Updated on January 31, 2020

Comments

  • Thomas Owens
    Thomas Owens over 4 years

    I have a module that is responsible for reading, processing, and writing bytes to disk. The bytes come in over UDP and, after the individual datagrams are assembled, the final byte array that gets processed and written to disk is typically between 200 bytes and 500,000 bytes. Occassionally, there will be byte arrays that, after assembly, are over 500,000 bytes, but these are relatively rare.

    I'm currently using the FileOutputStream's write(byte\[\]) method. I'm also experimenting with wrapping the FileOutputStream in a BufferedOutputStream, including using the constructor that accepts a buffer size as a parameter.

    It appears that using the BufferedOutputStream is tending toward slightly better performance, but I've only just begun to experiment with different buffer sizes. I only have a limited set of sample data to work with (two data sets from sample runs that I can pipe through my application). Is there a general rule-of-thumb that I might be able to apply to try to calculate the optimal buffer sizes to reduce disk writes and maximize the performance of the disk writing given the information that I know about the data I'm writing?

  • Thomas Owens
    Thomas Owens over 12 years
    Something I haven't found yet - what is the default buffer size of the BufferedOutputStream in Java 6? You mention 8KB - is that the default in Java? The Javadocs for 1.4.2 say the buffer is 512 bytes, meaning most of what I write tends to fall between 200 and 400 bytes per array. However, this information is removed from the Java 6 documentation.
  • gustafc
    gustafc over 12 years
    @Thomas - looking at the source code, the default size is 8192. I'd assume they removed the default size specification to be able to change it when a new "most sensible default" appears.

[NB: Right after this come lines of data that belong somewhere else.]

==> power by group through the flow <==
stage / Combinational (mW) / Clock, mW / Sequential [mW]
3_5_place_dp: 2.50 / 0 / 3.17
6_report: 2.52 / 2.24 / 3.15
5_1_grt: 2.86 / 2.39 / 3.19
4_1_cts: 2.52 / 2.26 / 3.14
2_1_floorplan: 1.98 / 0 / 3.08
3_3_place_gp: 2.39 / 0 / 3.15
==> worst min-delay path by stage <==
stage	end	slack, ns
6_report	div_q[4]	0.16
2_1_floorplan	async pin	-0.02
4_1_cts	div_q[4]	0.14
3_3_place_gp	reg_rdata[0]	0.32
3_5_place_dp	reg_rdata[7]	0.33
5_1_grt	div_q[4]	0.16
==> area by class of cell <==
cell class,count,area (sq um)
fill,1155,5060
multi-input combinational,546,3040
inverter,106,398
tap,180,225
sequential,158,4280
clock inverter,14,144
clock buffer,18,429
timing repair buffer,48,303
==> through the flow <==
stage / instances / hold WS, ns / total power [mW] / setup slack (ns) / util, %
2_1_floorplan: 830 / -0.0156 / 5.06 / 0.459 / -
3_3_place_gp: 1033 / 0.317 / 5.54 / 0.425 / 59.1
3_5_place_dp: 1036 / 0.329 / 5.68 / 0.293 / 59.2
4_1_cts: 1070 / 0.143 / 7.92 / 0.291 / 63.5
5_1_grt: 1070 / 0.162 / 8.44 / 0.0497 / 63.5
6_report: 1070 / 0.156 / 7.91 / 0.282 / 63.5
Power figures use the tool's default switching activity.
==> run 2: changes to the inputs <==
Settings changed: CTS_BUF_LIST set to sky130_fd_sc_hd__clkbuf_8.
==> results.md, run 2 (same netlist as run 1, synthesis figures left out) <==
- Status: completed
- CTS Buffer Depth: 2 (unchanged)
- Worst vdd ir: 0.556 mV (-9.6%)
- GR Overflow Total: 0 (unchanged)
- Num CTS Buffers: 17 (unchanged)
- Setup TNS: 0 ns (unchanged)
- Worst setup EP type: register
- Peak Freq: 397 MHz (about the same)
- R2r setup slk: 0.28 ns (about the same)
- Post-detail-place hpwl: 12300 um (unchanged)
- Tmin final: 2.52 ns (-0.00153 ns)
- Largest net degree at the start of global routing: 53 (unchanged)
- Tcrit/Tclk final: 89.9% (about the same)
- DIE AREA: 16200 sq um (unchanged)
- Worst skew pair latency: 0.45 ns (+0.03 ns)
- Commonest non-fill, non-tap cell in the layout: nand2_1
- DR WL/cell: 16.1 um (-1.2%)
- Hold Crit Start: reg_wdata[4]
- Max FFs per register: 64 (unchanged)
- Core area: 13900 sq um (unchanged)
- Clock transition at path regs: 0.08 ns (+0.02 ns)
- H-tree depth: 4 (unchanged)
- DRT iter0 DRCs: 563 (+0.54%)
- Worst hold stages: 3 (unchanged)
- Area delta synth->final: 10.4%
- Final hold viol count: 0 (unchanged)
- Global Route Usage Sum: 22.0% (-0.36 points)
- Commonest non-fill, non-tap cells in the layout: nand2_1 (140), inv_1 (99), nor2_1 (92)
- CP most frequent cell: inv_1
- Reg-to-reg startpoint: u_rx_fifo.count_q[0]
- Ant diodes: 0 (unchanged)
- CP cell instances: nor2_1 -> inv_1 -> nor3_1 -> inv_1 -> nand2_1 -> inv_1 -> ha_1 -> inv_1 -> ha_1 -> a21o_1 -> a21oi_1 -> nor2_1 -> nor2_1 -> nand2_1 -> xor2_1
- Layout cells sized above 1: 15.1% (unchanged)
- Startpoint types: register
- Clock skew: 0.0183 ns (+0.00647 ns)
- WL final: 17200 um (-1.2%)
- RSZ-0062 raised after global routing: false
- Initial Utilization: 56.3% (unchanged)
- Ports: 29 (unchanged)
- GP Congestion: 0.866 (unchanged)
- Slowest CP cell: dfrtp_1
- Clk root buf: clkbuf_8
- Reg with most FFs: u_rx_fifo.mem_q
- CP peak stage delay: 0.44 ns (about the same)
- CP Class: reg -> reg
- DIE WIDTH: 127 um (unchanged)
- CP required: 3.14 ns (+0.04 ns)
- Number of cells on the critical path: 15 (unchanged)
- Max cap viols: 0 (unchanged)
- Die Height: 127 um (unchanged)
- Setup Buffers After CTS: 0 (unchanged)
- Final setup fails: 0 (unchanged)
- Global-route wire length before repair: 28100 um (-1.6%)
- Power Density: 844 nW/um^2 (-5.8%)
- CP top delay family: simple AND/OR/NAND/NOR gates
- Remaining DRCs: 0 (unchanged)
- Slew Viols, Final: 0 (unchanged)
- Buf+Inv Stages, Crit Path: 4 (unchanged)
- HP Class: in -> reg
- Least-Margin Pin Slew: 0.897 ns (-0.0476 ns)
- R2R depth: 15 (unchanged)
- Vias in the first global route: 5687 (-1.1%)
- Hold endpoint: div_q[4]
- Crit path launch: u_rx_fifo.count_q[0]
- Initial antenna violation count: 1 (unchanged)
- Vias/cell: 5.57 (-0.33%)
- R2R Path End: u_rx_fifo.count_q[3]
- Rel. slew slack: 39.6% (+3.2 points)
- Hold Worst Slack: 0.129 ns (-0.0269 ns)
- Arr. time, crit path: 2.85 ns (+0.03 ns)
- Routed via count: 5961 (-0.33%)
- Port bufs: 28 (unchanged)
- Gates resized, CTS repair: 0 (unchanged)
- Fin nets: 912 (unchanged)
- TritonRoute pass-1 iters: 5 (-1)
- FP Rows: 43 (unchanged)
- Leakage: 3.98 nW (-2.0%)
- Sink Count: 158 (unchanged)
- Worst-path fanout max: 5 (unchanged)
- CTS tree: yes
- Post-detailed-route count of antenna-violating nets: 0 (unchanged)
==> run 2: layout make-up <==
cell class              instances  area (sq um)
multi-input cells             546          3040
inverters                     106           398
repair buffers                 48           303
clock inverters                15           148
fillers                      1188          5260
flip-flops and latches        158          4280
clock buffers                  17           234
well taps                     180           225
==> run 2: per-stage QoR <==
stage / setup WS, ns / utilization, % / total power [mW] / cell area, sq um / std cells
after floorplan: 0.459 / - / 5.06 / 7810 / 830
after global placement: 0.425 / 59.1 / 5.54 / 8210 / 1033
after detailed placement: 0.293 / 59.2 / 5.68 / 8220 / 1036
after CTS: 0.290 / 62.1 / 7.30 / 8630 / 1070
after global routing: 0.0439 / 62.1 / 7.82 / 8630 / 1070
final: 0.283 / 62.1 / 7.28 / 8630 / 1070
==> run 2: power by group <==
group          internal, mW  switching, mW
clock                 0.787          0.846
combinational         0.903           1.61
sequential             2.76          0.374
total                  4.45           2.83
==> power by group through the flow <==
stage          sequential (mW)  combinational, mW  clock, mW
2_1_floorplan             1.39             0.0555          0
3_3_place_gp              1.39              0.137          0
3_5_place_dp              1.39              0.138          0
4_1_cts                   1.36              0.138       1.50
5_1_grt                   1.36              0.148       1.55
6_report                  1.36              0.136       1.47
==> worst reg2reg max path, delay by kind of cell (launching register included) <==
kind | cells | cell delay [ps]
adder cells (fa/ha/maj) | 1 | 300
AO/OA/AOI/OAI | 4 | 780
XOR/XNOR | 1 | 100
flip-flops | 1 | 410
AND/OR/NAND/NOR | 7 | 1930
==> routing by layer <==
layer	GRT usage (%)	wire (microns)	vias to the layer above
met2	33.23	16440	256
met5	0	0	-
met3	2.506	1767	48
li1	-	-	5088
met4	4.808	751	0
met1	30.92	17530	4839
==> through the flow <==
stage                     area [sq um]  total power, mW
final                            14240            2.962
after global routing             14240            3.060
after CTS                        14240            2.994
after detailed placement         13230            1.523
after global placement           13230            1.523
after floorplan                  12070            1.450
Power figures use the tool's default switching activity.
`src/afc_pkg.sv`:
```
// Package for the automatic flow control block: register layout, timing constants and carriers.
package afc_pkg;

  // Register map.
  localparam logic [7:0]  FLOW_CFG_OFFSET = 8'hAC;
  localparam logic [31:0] FLOW_CFG_RESET  = 32'h0000_0000;
  localparam logic [31:0] FLOW_CFG_WMASK  = 32'h00FF_FFFF;

  // Field positions in flow_control_config.
  localparam int HI_MSB    = 23;
  localparam int HI_LSB    = 16;
  localparam int LO_MSB    = 15;
  localparam int LO_LSB    = 8;
  localparam int DUR_MSB   = 7;
  localparam int DUR_LSB   = 4;
  localparam int BIT_MULTI = 3;
  localparam int BIT_BCAST = 2;
  localparam int BIT_OWN   = 1;
  localparam int BIT_ANY   = 0;

  // One threshold unit is 64 bytes, a shift of six.
  localparam int UNIT_BYTES = 64;
  localparam int UNIT_SHIFT = 6;
  localparam int LVL_W      = 14;

  // Jam durations in nanoseconds at 100 Mb/s and the 10 Mb/s extension.
  localparam int CLK_NS       = 25;
  localparam int EXTRA_10M_NS = 2200;
  localparam int DUR_BASE_NS  = 5000;
  localparam int DUR_STEP_NS  = 50000;
  localparam int CNT_W        = 16;

  // Flow control configuration fields.
  typedef struct packed {
    logic [7:0] high_thr;
    logic [7:0] low_thr;
    logic [3:0] jam_dur;
    logic       jam_multi;
    logic       jam_bcast;
    logic       jam_own;
    logic       any_frame;
  } flow_control_config_t;

  // Receive-side frame event from the MAC receiver.
  typedef struct packed {
    logic preamble;
    logic addr_valid;
    logic is_multi;
    logic is_bcast;
    logic is_own;
  } afc_rx_evt_t;

endpackage

```
`src/afc_core.sv`:
```
// Automatic flow control: configuration register, threshold tracking, pause and jam requests.
//
// Summary of operation
// - No pause request and no backpressure are issued while the MAC transmitter is disabled.
// - The high threshold is bits 23:16 in 64-byte units and flow control triggers when the FIFO reaches it.
// - In full duplex reaching the high threshold sends exactly one pause frame using the MAC pause time value.
// - In half duplex after the high threshold every frame matching the enabled criteria is jammed for the set time.
// - The low threshold is bits 15:8 in 64-byte units and a zero-time pause is sent when the FIFO falls below it.
// - The zero-time pause is sent only after a high-threshold pause was sent and while flow control is enabled.
// - The jam duration code sits in bits 7:4, sets the jam length and is unused in full duplex.
// - Bit 3 jams multicast frames once the threshold is reached, in half duplex only.
// - Bit 2 jams broadcast frames once the threshold is reached, in half duplex only.
// - Bit 1 jams frames addressed to this station once the threshold is reached, in half duplex only.
// - All fields reset to zero and bits 31:24 are read-only.
// - Bit 0 acts on any frame, enables full-duplex pause and overrides bits 3:1.
// - With bit 0 in half duplex the jam starts on the next preamble; in full duplex the pause is requested at once.
// - Duration codes map to 5 to 600 us at 100 Mb/s, each 2.2 us longer at 10 Mb/s.
`timescale 1ns/1ps
module afc_core
  import afc_pkg::*;
#(
  parameter int LW = LVL_W
)
(
  // Clock and reset
  input  wire logic              clk_sys_in,
  input  wire logic              rst_b_in,
  input  wire logic              clk_en_in,
  // Register port
  input  wire logic [7:0]        reg_addr_in,
  input  wire logic              reg_wr_in,
  input  wire logic              reg_rd_in,
  input  wire logic [31:0]       reg_wdata_in,
  output logic      [31:0]       reg_rdata_out,
  // MAC status
  input  wire logic              tx_enabled_in,
  input  wire logic              full_duplex_in,
  input  wire logic              speed_10m_in,
  input  wire logic [15:0]       pause_time_value_in,
  // Receive FIFO and receiver
  input  wire logic [LW-1:0]     rx_fifo_level_in,
  input  wire afc_rx_evt_t       rx_evt_in,
  // Requests to the MAC transmitter
  output logic                   pause_req_out,
  output logic      [15:0]       pause_time_out,
  input  wire logic              pause_ack_in,
  output logic                   backpressure_out
);

  typedef enum logic [3:0] {
    ST_IDLE   = 4'h1,
    ST_HI_REQ = 4'h2,
    ST_PAUSED = 4'h4,
    ST_LO_REQ = 4'h8
  } afc_fd_state_t;

  flow_control_config_t        cfg_ff;
  afc_fd_state_t   fd_state_ff;
  afc_fd_state_t   nxt_fd_state;
  logic [CNT_W-1:0] jam_cnt_ff;
  logic [CNT_W-1:0] jam_cycles;
  logic            at_high;
  logic            below_low;
  logic            fc_enabled;
  logic            frame_match;
  logic            jam_start;

  afc_level_cmp #(
    .LW (LW)
  ) u_cmp (
    .level_in      (rx_fifo_level_in),
    .high_thr_in   (cfg_ff.high_thr),
    .low_thr_in    (cfg_ff.low_thr),
    .at_high_out   (at_high),
    .below_low_out (below_low)
  );

  afc_dur_lut u_dur (
    .code_in      (cfg_ff.jam_dur),
    .speed_10m_in (speed_10m_in),
    .cycles_out   (jam_cycles)
  );

  // Configuration register; the upper byte is never stored.
  always_ff @(posedge clk_sys_in)
  begin
    if (!rst_b_in)
      cfg_ff <= flow_control_config_t'(FLOW_CFG_RESET[HI_MSB:0]);
    else if (clk_en_in && reg_wr_in && reg_addr_in == FLOW_CFG_OFFSET)
      cfg_ff <= flow_control_config_t'(reg_wdata_in[HI_MSB:0]);
  end

  always_comb
  begin
    reg_rdata_out = 32'h0000_0000;
    if (reg_rd_in && reg_addr_in == FLOW_CFG_OFFSET)
      reg_rdata_out = {8'h00, cfg_ff};
  end

  assign fc_enabled = cfg_ff.any_frame | cfg_ff.jam_multi | cfg_ff.jam_bcast | cfg_ff.jam_own;

  // Any-frame mode reacts on the preamble and skips the address decode.
  always_comb
  begin
    if (cfg_ff.any_frame)
      frame_match = rx_evt_in.preamble;
    else
      frame_match = rx_evt_in.addr_valid &&
                    ((cfg_ff.jam_multi && rx_evt_in.is_multi) ||
                     (cfg_ff.jam_bcast && rx_evt_in.is_bcast) ||
                     (cfg_ff.jam_own && rx_evt_in.is_own));
  end

  assign jam_start = !full_duplex_in && tx_enabled_in && at_high && frame_match;

  // Half-duplex jam timer; a new match restarts the full period.
  always_ff @(posedge clk_sys_in)
  begin
    if (!rst_b_in)
      jam_cnt_ff <= '0;
    else if (clk_en_in)
    begin
      if (!tx_enabled_in || full_duplex_in)
        jam_cnt_ff <= '0;
      else if (jam_start)
        jam_cnt_ff <= jam_cycles;
      else if (jam_cnt_ff != '0)
        jam_cnt_ff <= jam_cnt_ff - CNT_W'(1);
    end
  end

  assign backpressure_out = (jam_cnt_ff != '0) && tx_enabled_in && !full_duplex_in;

  // Full-duplex pause sequencing: one pause at the high level, one zero pause below the low level.
  always_comb
  begin
    nxt_fd_state = fd_state_ff;
    case (fd_state_ff)
      ST_IDLE:
        if (full_duplex_in && cfg_ff.any_frame && tx_enabled_in && at_high)
          nxt_fd_state = ST_HI_REQ;
      ST_HI_REQ:
        if (!tx_enabled_in)
          nxt_fd_state = ST_IDLE;
        else if (pause_ack_in)
          nxt_fd_state = ST_PAUSED;
      ST_PAUSED:
        if (!fc_enabled)
          nxt_fd_state = ST_IDLE;
        else if (below_low && tx_enabled_in)
          nxt_fd_state = ST_LO_REQ;
      ST_LO_REQ:
        if (!tx_enabled_in || !fc_enabled)
          nxt_fd_state = ST_IDLE;
        else if (pause_ack_in)
          nxt_fd_state = ST_IDLE;
      default:
        nxt_fd_state = ST_IDLE;
    endcase
  end

  always_ff @(posedge clk_sys_in)
  begin
    if (!rst_b_in)
      fd_state_ff <= ST_IDLE;
    else if (clk_en_in)
      fd_state_ff <= nxt_fd_state;
  end

  // The pause time is latched when a request is raised so it stays stable while pending.
  always_ff @(posedge clk_sys_in)
  begin
    if (!rst_b_in)
      pause_time_out <= 16'h0000;
    else if (clk_en_in && fd_state_ff == ST_IDLE && nxt_fd_state == ST_HI_REQ)
      pause_time_out <= pause_time_value_in;
    else if (clk_en_in && fd_state_ff == ST_PAUSED && nxt_fd_state == ST_LO_REQ)
      pause_time_out <= 16'h0000;
  end

  assign pause_req_out = tx_enabled_in && (fd_state_ff == ST_HI_REQ || fd_state_ff == ST_LO_REQ);

  // Assertions.
  no_req_txoff_a : assert property (@(posedge clk_sys_in) disable iff (!rst_b_in)
    !tx_enabled_in |-> !pause_req_out && !backpressure_out)
    else $error("request while transmitter disabled");

  hi_req_time_a : assert property (@(posedge clk_sys_in) disable iff (!rst_b_in)
    (clk_en_in && fd_state_ff == ST_IDLE && nxt_fd_state == ST_HI_REQ)
      |=> pause_time_out == $past(pause_time_value_in) && fd_state_ff == ST_HI_REQ)
    else $error("high pause time wrong");

  jam_load_a : assert property (@(posedge clk_sys_in) disable iff (!rst_b_in)
    (clk_en_in && jam_start) |=> jam_cnt_ff == $past(jam_cycles))
    else $error("jam period not loaded");

  zero_pause_a : assert property (@(posedge clk_sys_in) disable iff (!rst_b_in)
    (fd_state_ff == ST_LO_REQ) |-> pause_time_out == 16'h0000)
    else $error("low pause time not zero");

  lo_after_hi_a : assert property (@(posedge clk_sys_in) disable iff (!rst_b_in)
    (fd_state_ff != ST_LO_REQ) ##1 (fd_state_ff == ST_LO_REQ) |-> $past(fd_state_ff) == ST_PAUSED)
    else $error("zero pause without prior pause");

  fd_no_jam_a : assert property (@(posedge clk_sys_in) disable iff (!rst_b_in)
    full_duplex_in |-> !backpressure_out)
    else $error("backpressure in full duplex");

  cfg_reset_a : assert property (@(posedge clk_sys_in)
    !rst_b_in |=> cfg_ff == flow_control_config_t'(FLOW_CFG_RESET[HI_MSB:0]))
    else $error("config not cleared by reset");

  upper_ro_a : assert property (@(posedge clk_sys_in) disable iff (!rst_b_in)
    reg_rdata_out[31:24] == 8'h00)
    else $error("reserved byte not zero");

  jam_count_a : assert property (@(posedge clk_sys_in) disable iff (!rst_b_in)
    (clk_en_in && jam_cnt_ff > CNT_W'(1) && !jam_start && tx_enabled_in && !full_duplex_in)
      |=> jam_cnt_ff == $past(jam_cnt_ff) - CNT_W'(1))
    else $error("jam timer not counting down");

  cfg_write_a : assert property (@(posedge clk_sys_in) disable iff (!rst_b_in)
    (clk_en_in && reg_wr_in && reg_addr_in == FLOW_CFG_OFFSET)
      |=> {8'h00, cfg_ff} == ($past(reg_wdata_in) & FLOW_CFG_WMASK))
    else $error("config write not stored");

  cfg_freeze_a : assert property (@(posedge clk_sys_in) disable iff (!rst_b_in)
    !clk_en_in |=> $stable(cfg_ff))
    else $error("config changed while clock enable low");

  rd_other_a : assert property (@(posedge clk_sys_in) disable iff (!rst_b_in)
    (reg_rd_in && reg_addr_in != FLOW_CFG_OFFSET) |-> reg_rdata_out == 32'h0000_0000)
    else $error("read of other offset not zero");

  rd_cfg_a : assert property (@(posedge clk_sys_in) disable iff (!rst_b_in)
    (reg_rd_in && reg_addr_in == FLOW_CFG_OFFSET) |-> reg_rdata_out[HI_MSB:0] == cfg_ff)
    else $error("config read wrong");

  one_pause_a : assert property (@(posedge clk_sys_in) disable iff (!rst_b_in)
    (fd_state_ff == ST_PAUSED) |=> fd_state_ff != ST_HI_REQ)
    else $error("second pause at high level");

  hi_ack_a : assert property (@(posedge clk_sys_in) disable iff (!rst_b_in)
    (clk_en_in && fd_state_ff == ST_HI_REQ && tx_enabled_in && pause_ack_in) |=> fd_state_ff == ST_PAUSED)
    else $error("accepted pause not retired");

  hi_hold_a : assert property (@(posedge clk_sys_in) disable iff (!rst_b_in)
    (fd_state_ff == ST_HI_REQ) ##1 (fd_state_ff == ST_HI_REQ) |-> $stable(pause_time_out))
    else $error("pause time moved while pending");

  hd_no_pause_a : assert property (@(posedge clk_sys_in) disable iff (!rst_b_in)
    (fd_state_ff == ST_IDLE && !full_duplex_in) |=> fd_state_ff == ST_IDLE)
    else $error("pause raised in half duplex");

  idle_quiet_a : assert property (@(posedge clk_sys_in) disable iff (!rst_b_in)
    (clk_en_in && jam_cnt_ff == '0 && !jam_start) |=> jam_cnt_ff == '0)
    else $error("jam without matching frame");

  lo_wait_a : assert property (@(posedge clk_sys_in) disable iff (!rst_b_in)
    (fd_state_ff == ST_PAUSED && !below_low) |=> fd_state_ff != ST_LO_REQ)
    else $error("zero pause above low level");

  lo_enable_a : assert property (@(posedge clk_sys_in) disable iff (!rst_b_in)
    (clk_en_in && fd_state_ff == ST_PAUSED && !fc_enabled) |=> fd_state_ff == ST_IDLE)
    else $error("zero pause kept while disabled");

  jam_end_a : assert property (@(posedge clk_sys_in) disable iff (!rst_b_in)
    (clk_en_in && jam_cnt_ff == CNT_W'(1) && !jam_start) |=> jam_cnt_ff == '0)
    else $error("jam overran its period");

  multi_jam_a : assert property (@(posedge clk_sys_in) disable iff (!rst_b_in)
    (clk_en_in && !full_duplex_in && tx_enabled_in && at_high && !cfg_ff.any_frame &&
     rx_evt_in.addr_valid && cfg_ff.jam_multi && rx_evt_in.is_multi) |=> jam_cnt_ff == $past(jam_cycles))
    else $error("multicast frame not jammed");

  bcast_jam_a : assert property (@(posedge clk_sys_in) disable iff (!rst_b_in)
    (clk_en_in && !full_duplex_in && tx_enabled_in && at_high && !cfg_ff.any_frame &&
     rx_evt_in.addr_valid && cfg_ff.jam_bcast && rx_evt_in.is_bcast) |=> jam_cnt_ff == $past(jam_cycles))
    else $error("broadcast frame not jammed");

  own_jam_a : assert property (@(posedge clk_sys_in) disable iff (!rst_b_in)
    (clk_en_in && !full_duplex_in && tx_enabled_in && at_high && !cfg_ff.any_frame &&
     rx_evt_in.addr_valid && cfg_ff.jam_own && rx_evt_in.is_own) |=> jam_cnt_ff == $past(jam_cycles))
    else $error("own-address frame not jammed");

  any_jam_a : assert property (@(posedge clk_sys_in) disable iff (!rst_b_in)
    (clk_en_in && !full_duplex_in && tx_enabled_in && at_high && cfg_ff.any_frame && rx_evt_in.preamble)
      |=> jam_cnt_ff == $past(jam_cycles))
    else $error("preamble not jammed in any-frame mode");

  fd_needs_any_a : assert property (@(posedge clk_sys_in) disable iff (!rst_b_in)
    (fd_state_ff == ST_IDLE && !cfg_ff.any_frame) |=> fd_state_ff == ST_IDLE)
    else $error("pause without any-frame bit");

  fd_at_once_a : assert property (@(posedge clk_sys_in) disable iff (!rst_b_in)
    (clk_en_in && fd_state_ff == ST_IDLE && full_duplex_in && cfg_ff.any_frame && tx_enabled_in && at_high)
      |=> fd_state_ff == ST_HI_REQ)
    else $error("pause not requested at once");

endmodule

```
`src/afc_dur_lut.sv`:
```
// Converts a jam duration code and link speed into a cycle count.
`timescale 1ns/1ps
module afc_dur_lut
  import afc_pkg::*;
(
  // Selection
  input  wire logic [3:0]       code_in,
  input  wire logic             speed_10m_in,
  // Result
  output logic      [CNT_W-1:0] cycles_out
);

  localparam int NS_TAB [16] = '{5000, 10000, 15000, 25000, 50000, 100000, 150000, 200000,
                                 250000, 300000, 350000, 400000, 450000, 500000, 550000, 600000};

  int unsigned ns_total;

  always_comb
  begin
    ns_total = NS_TAB[code_in] + (speed_10m_in ? EXTRA_10M_NS : 0);
    // Round up so the jam never runs short of the programmed time.
    cycles_out = CNT_W'((ns_total + CLK_NS - 1) / CLK_NS);
  end

endmodule

```
`src/afc_level_cmp.sv`:
```
// Compares FIFO occupancy in bytes against thresholds counted in 64-byte units.
`timescale 1ns/1ps
module afc_level_cmp
  import afc_pkg::*;
#(
  parameter int LW = LVL_W
)
(
  // Inputs
  input  wire logic [LW-1:0] level_in,
  input  wire logic [7:0]    high_thr_in,
  input  wire logic [7:0]    low_thr_in,
  // Results
  output logic               at_high_out,
  output logic               below_low_out
);

  logic [LW-1:0] high_bytes;
  logic [LW-1:0] low_bytes;

  always_comb
  begin
    high_bytes    = LW'({high_thr_in, 6'h00});
    low_bytes     = LW'({low_thr_in, 6'h00});
    at_high_out   = (level_in >= high_bytes);
    below_low_out = (level_in < low_bytes);
  end

endmodule

```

If having a specific buffer size is important, you'll probably want to specify it explicitly.
  • Thomas Owens
    Thomas Owens over 12 years
    @gustafc Thanks. I always forget that I can look at the Java source code.
  • Thomas Owens
    Thomas Owens over 12 years
    My other question is if a write that is greater than the buffer size is worse performing than a non-buffered write. I can't think of a reason why it would be significantly worse, although the greater over the buffer size it is, the more times the buffer gets full, written, and full again. So I might need to experiment with that as well.
  • GOTO 0
    GOTO 0 almost 7 years
    I ran similar tests and I can confirm that using a BufferedOutputStream makes writing files not faster but slower, most likely because the data being written is already cached at multiple levels on its way from the JVM through the OS to the physical medium.
  • Dev Amitabh
    Dev Amitabh almost 7 years
    @GOTO Thanks for confirming. Are there any resources you might be aware of, that can help me dig deeper into how IO and internal caches work?
  • GOTO 0
    GOTO 0 almost 7 years
    Not really. If it helps googling, the file caching components are called Cache Manager in Windows and Page Cache in Linux. Hard disks and other storage devices also come with different sorts of I/O caches (though the basics are probably the same).